Run BWA MEM Method 2
bwa mem -t 20 -M -R "@RG\tID:${prefix}\tLB:${prefix}\tPL:ILLUMINA\tSM:${prefix}\tPU:${prefix}" ${REF_DIR}/${REFERENCE} ${forward} ${reverse} > ${OUTDIR}/${prefix}_aligned.sam
# Convert SAM to BAM using samtools
samtools view -bS ${OUTDIR}/${prefix}_aligned.sam > ${OUTDIR}/${prefix}_aligned.bam
# Optionally remove SAM file
rm ${OUTDIR}/${prefix}_aligned.sam
# GATK CleanSam (Remove duplicate reads)
gatk --java-options "-Xmx40g -Xms40g" CleanSam -R ${REF_DIR}/${REFERENCE} -I ${OUTDIR}/${prefix}_aligned.bam -O ${OUTDIR}/${prefix}.clean.bam
# GATK SortSam (Sort BAM file by coordinate)

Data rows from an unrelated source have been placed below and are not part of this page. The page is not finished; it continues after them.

What follows belongs to an exercise in optimizing a design on an open flow for small area, a short achievable clock period and few clock cycles; a production flow would make more cautious choices.
The RTL was checked by simulation tests, not by an equivalence proof against the original design.
Power figures rest on the tool's default switching activity, not on a simulated workload.

## old
==> flow/design.v <==
package stt_pkg;
  localparam int SLOTS = 16;
  localparam int QR    = 2;    
  localparam logic [1:0] OP_ADD    = 2'd0;
  localparam logic [1:0] OP_CANCEL = 2'd1;
  localparam logic [1:0] OP_TICK   = 2'd2;
  localparam logic [1:0] OP_NONE   = 2'd3;
endpackage
module stt_cell (
  input  logic        clk,
  input  logic        rst_n,
  input  logic        add_sel,     
  input  logic        tick,        
  input  logic        cancel,      
  input  logic [15:0] cancel_id,
  input  logic [23:0] ivl_in,
  input  logic        ivz_in,      
  input  logic        per_in,
  input  logic        rn_in,
  input  logic [15:0] new_id,
  output logic        valid,
  output logic        valid_nxt,   
  output logic        exp,         
  output logic [15:0] id
);
  logic [23:0] rem_r, ivl_r;
  logic        per_r, zero_r, ivz_r;
  assign exp = valid && zero_r;
  always_comb begin
    if (!rst_n)                          valid_nxt = 1'b0;
    else if (add_sel)                    valid_nxt = 1'b1;
    else if (tick && exp && !per_r)      valid_nxt = 1'b0;
    else if (cancel && id == cancel_id)  valid_nxt = 1'b0;
    else                                 valid_nxt = valid;
  end
  always_ff @(posedge clk) begin
    valid <= valid_nxt;
    if (add_sel) begin
      id    <= new_id;
      ivl_r <= ivl_in;
      ivz_r <= ivz_in;
      per_r <= per_in;
    end
    if (add_sel) begin
      rem_r  <= rn_in ? 24'd0 : ivl_in;
      zero_r <= rn_in || ivz_in;
    end else if (tick) begin
      rem_r  <= zero_r ? ivl_r : rem_r - 24'd1;
      zero_r <= zero_r ? ivz_r : (rem_r == 24'd1);
    end
  end
endmodule
module software_timer_table_top (
  input  logic          clk,
  input  logic          rst_n,
  input  logic          in_valid,
  output logic          in_ready,
  input  logic [43:0]   in_data,
  output logic          out_valid,
  input  logic          out_ready,
  output logic [18:0]   out_data
);
  localparam int SLOTS = stt_pkg::SLOTS;
  localparam int QR    = stt_pkg::QR;
  localparam int PW    = (QR > 1) ? $clog2(QR) : 1;
  logic [1:0]  op;
  logic [23:0] ivl_in;
  logic        per_in, rn_in, ivz_in;
  logic [15:0] cid_in;
  logic        c_v_r, c_exec;
  logic [43:0] c_d_r;
  assign op     = c_d_r[43:42];
  assign ivl_in = c_d_r[41:18];
  assign per_in = c_d_r[17];
  assign rn_in  = c_d_r[16];
  assign cid_in = c_d_r[15:0];
  assign ivz_in = (ivl_in == 24'd0);
  logic [15:0]      next_id_r;
  logic             out_valid_r;
  logic [18:0]      out_data_r;
  logic             lock_r;
  logic             hv_r, ht_r;          
  logic [16:0]      hp_r;                
  logic [QR-1:0]    qv_r, qt_r;
  logic [16:0]      qp_r [QR];
  logic [PW-1:0]    qh_r, qtl_r;
  logic [SLOTS-1:0] valid_vec, valid_nxt, exp_vec, freeing, first_free, add_sel;
  logic [15:0]      ids [SLOTS];
  logic             acc, is_add, is_tick, is_cancel, any_free;
  always_comb begin
    first_free = '0;
    for (int i = SLOTS - 1; i >= 0; i--)
      if (!valid_vec[i]) first_free = SLOTS'(1) << i;
  end
  assign any_free = !(&valid_vec);
  assign c_exec    = !lock_r && !(&qv_r);
  assign in_ready  = !c_v_r || c_exec;
  assign acc       = c_v_r && c_exec;
  always_ff @(posedge clk) begin
    if (!rst_n)        c_v_r <= 1'b0;
    else if (in_ready) c_v_r <= in_valid;
    if (in_ready) c_d_r <= in_data;
  end
  assign is_add    = acc && (op == stt_pkg::OP_ADD);
  assign is_tick   = acc && (op == stt_pkg::OP_TICK);
  assign is_cancel = acc && (op == stt_pkg::OP_CANCEL);
  assign add_sel   = is_add ? first_free : '0;
  for (genvar g = 0; g < SLOTS; g++) begin : g_slot
    stt_cell u_slot (
      .clk      (clk),
      .rst_n    (rst_n),
      .add_sel  (add_sel[g]),
      .tick     (is_tick),
      .cancel   (is_cancel),
      .cancel_id(cid_in),
      .ivl_in   (ivl_in),
      .ivz_in   (ivz_in),
      .per_in   (per_in),
      .rn_in    (rn_in),
      .new_id   (next_id_r),
      .valid    (valid_vec[g]),
      .valid_nxt(valid_nxt[g]),
      .exp      (exp_vec[g]),
      .id       (ids[g])
    );
  end
  logic [SLOTS-1:0] hmask, head_low, exp_low, slow;
  logic             head_single, exp_single, slast;
  logic [15:0]      sid;
  assign hmask       = hp_r[SLOTS-1:0];
  assign head_low    = hmask & (~hmask + SLOTS'(1));
  assign exp_low     = exp_vec & (~exp_vec + SLOTS'(1));
  assign head_single = (hmask == head_low);
  assign exp_single  = (exp_vec == exp_low);
  assign slow        = hv_r ? head_low : exp_low;
  assign slast       = hv_r ? head_single : exp_single;
  always_comb begin
    sid = '0;
    for (int i = 0; i < SLOTS; i++) if (slow[i]) sid = sid | ids[i];
  end
  logic        in_has, in_t;
  logic [16:0] in_p, ack_pay;
  assign ack_pay = {any_free ? next_id_r : 16'd0, !any_free};
  assign in_has  = is_add || (is_tick && |exp_vec);
  assign in_t    = !is_add;
  assign in_p    = is_add ? ack_pay : {1'b0, exp_vec};
  logic out_free, from_head, from_in, head_done, in_rest, ring_empty;
  assign out_free   = !out_valid_r || out_ready;
  assign from_head  = out_free && hv_r;
  assign from_in    = out_free && !hv_r;
  assign head_done  = from_head && (!ht_r || head_single);
  assign in_rest    = in_has && !(from_in && (is_add || exp_single));
  assign ring_empty = !(|qv_r);
  logic [SLOTS-1:0] pend_ring, pend_nxt;
  always_comb begin
    pend_ring = '0;
    for (int k = 0; k < QR; k++)
      if (qv_r[k] && qt_r[k]) pend_ring = pend_ring | qp_r[k][SLOTS-1:0];
  end
  assign pend_nxt = pend_ring
                  | ((hv_r && ht_r) ? hmask & ~(from_head ? head_low : '0) : '0)
                  | (is_tick ? exp_vec & ~(from_in ? exp_low : '0) : '0);
  assign freeing = ~valid_nxt;
  always_ff @(posedge clk) begin
    if (!rst_n) begin
      next_id_r   <= '0;
      out_valid_r <= 1'b0;
      lock_r      <= 1'b0;
      hv_r        <= 1'b0;
      qv_r        <= '0;
      qh_r        <= '0;
      qtl_r       <= '0;
    end else begin
      if (is_add && any_free) next_id_r <= next_id_r + 16'd1;
      if (out_free) out_valid_r <= hv_r || in_has;
      lock_r <= |(pend_nxt & freeing);
      if (!hv_r || head_done) begin
        if (!ring_empty) begin
          hv_r         <= 1'b1;
          qv_r[qh_r]   <= 1'b0;
          qh_r         <= (qh_r == PW'(QR - 1)) ? '0 : qh_r + PW'(1);
        end else begin
          hv_r <= in_rest;
        end
      end
      if (in_rest && !((!hv_r || head_done) && ring_empty)) begin
        qv_r[qtl_r] <= 1'b1;
        qtl_r       <= (qtl_r == PW'(QR - 1)) ? '0 : qtl_r + PW'(1);
      end
    end
    if (from_head) begin
      if (ht_r) out_data_r <= {1'b1, sid, 1'b0, head_single};
      else      out_data_r <= {1'b0, hp_r[16:1], hp_r[0], 1'b1};
    end else if (from_in) begin
      if (is_add) out_data_r <= {1'b0, ack_pay[16:1], ack_pay[0], 1'b1};
      else        out_data_r <= {1'b1, sid, 1'b0, exp_single};
    end
    if (!hv_r || head_done) begin
      if (!ring_empty) begin
        ht_r <= qt_r[qh_r];
        hp_r <= qp_r[qh_r];
      end else begin
        ht_r <= in_t;
        hp_r <= (from_in && !is_add) ? {1'b0, exp_vec & ~exp_low} : in_p;
      end
    end else if (from_head) begin
      hp_r <= {1'b0, hmask & ~head_low};
    end
    if (in_rest && !((!hv_r || head_done) && ring_empty)) begin
      qt_r[qtl_r] <= in_t;
      qp_r[qtl_r] <= in_p;
    end
  end
  assign out_valid = out_valid_r;
  assign out_data  = out_data_r;
endmodule
Settings: LEC_CHECK=0, CAP_MARGIN=20, CORE_MARGIN=2, CORE_UTILIZATION=60, CTS_CLUSTER_DIAMETER=60, CTS_CLUSTER_SIZE=25, SETUP_SLACK_MARGIN=4.3, SLEW_MARGIN=20, TNS_END_PERCENT=10; clock period 7.0 ns.
run.sh (not shown) runs the stock make flow with config.mk's settings and CLKGATE_MAP_FILE= SYNTH_SCRIPT=/design/flow/synth_recipe.tcl, a recipe that flattens the netlist after the stock synthesis.
Testbench counts of old, summed over its fixed seeds: cycles 16,048.
Setup changes, old to new
--- a/flow/config.mk
+++ b/flow/config.mk
@@ -10,4 +10,4 @@
-export CORE_UTILIZATION = 60
-export CTS_CLUSTER_DIAMETER = 60
-export CTS_CLUSTER_SIZE = 25
-export SETUP_SLACK_MARGIN = 4.3
+export CORE_UTILIZATION = 70
+export CTS_CLUSTER_DIAMETER = 100
+export CTS_CLUSTER_SIZE = 20
+export SETUP_SLACK_MARGIN = 4.5
- Between old and new, the cell count went down.
- Comparing old and new, sequential group share of total power is higher on new.
- Delta (new minus old): area taken by flip-flops and latches was more or less identical; post-synthesis compound-gate area fraction was more or less identical.

-- what the ideal ports hide --
The flow's constraints put no driver on any port. The routed layouts listed below were extracted and timed again, unchanged, in two steps. Step 1 (the two cells are an assumption about what drives the block):
set clk [get_ports {clk}]
set_driving_cell -lib_cell sky130_fd_sc_hd__clkbuf_16 $clk
set_driving_cell -lib_cell sky130_fd_sc_hd__buf_2 [delete_from_list [all_inputs] $clk]
Step 2 adds t to the input delays and takes it off the output delays; t is the mean of the earliest and latest rising clock arrival at the registers after step 1. Input paths then give back, and output paths get back, about the clock's delay inside the block. a / b / c = ideal / step 1 / step 2; a / b = the first two.
run	t (ns)	setup slack, ns	worst hold slack (ns)	slew at the worst register clock pin (ns)
old	0.807	3.858 / 3.832 / 3.238	0.562 / 0.562 / 0.562	0.10 / 0.10
new	0.736	3.924 / 3.917 / 3.342	0.568 / 0.568 / 0.568	0.10 / 0.10
After both steps every run listed still meets setup and hold. For old, which loses most, drivers alone change the setup slack by -0.026 ns; drivers and shift together by -0.620 ns.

gatk --java-options "-Xmx40g -Xms40g" SortSam -R ${REF_DIR}/${REFERENCE} -I ${OUTDIR}/${prefix}.clean.bam -O ${OUTDIR}/${prefix}.sorted.bam -SO coordinate --CREATE_INDEX true
# GATK MarkDuplicates (Mark duplicate reads)
gatk --java-options "-Xmx40g -Xms40g" MarkDuplicates -R ${REF_DIR}/${REFERENCE} -I ${OUTDIR}/${prefix}.sorted.bam -O ${OUTDIR}/${prefix}.sorted.dup.pf.bam -M ${OUTDIR}/${prefix}_dup_metrics.tsv
# Index the filtered BAM files
samtools index -bc ${OUTDIR}/${prefix}.sorted.dup.pf.bam
From these methods, I thought I would get same result From method 1 is got 60M .sorted.dup.pf.bam and grom method 2 I got .sorted.dup.bam 1.5GB. I want reasons why they are different and which should I follow, I need only parasite genome for further analysis.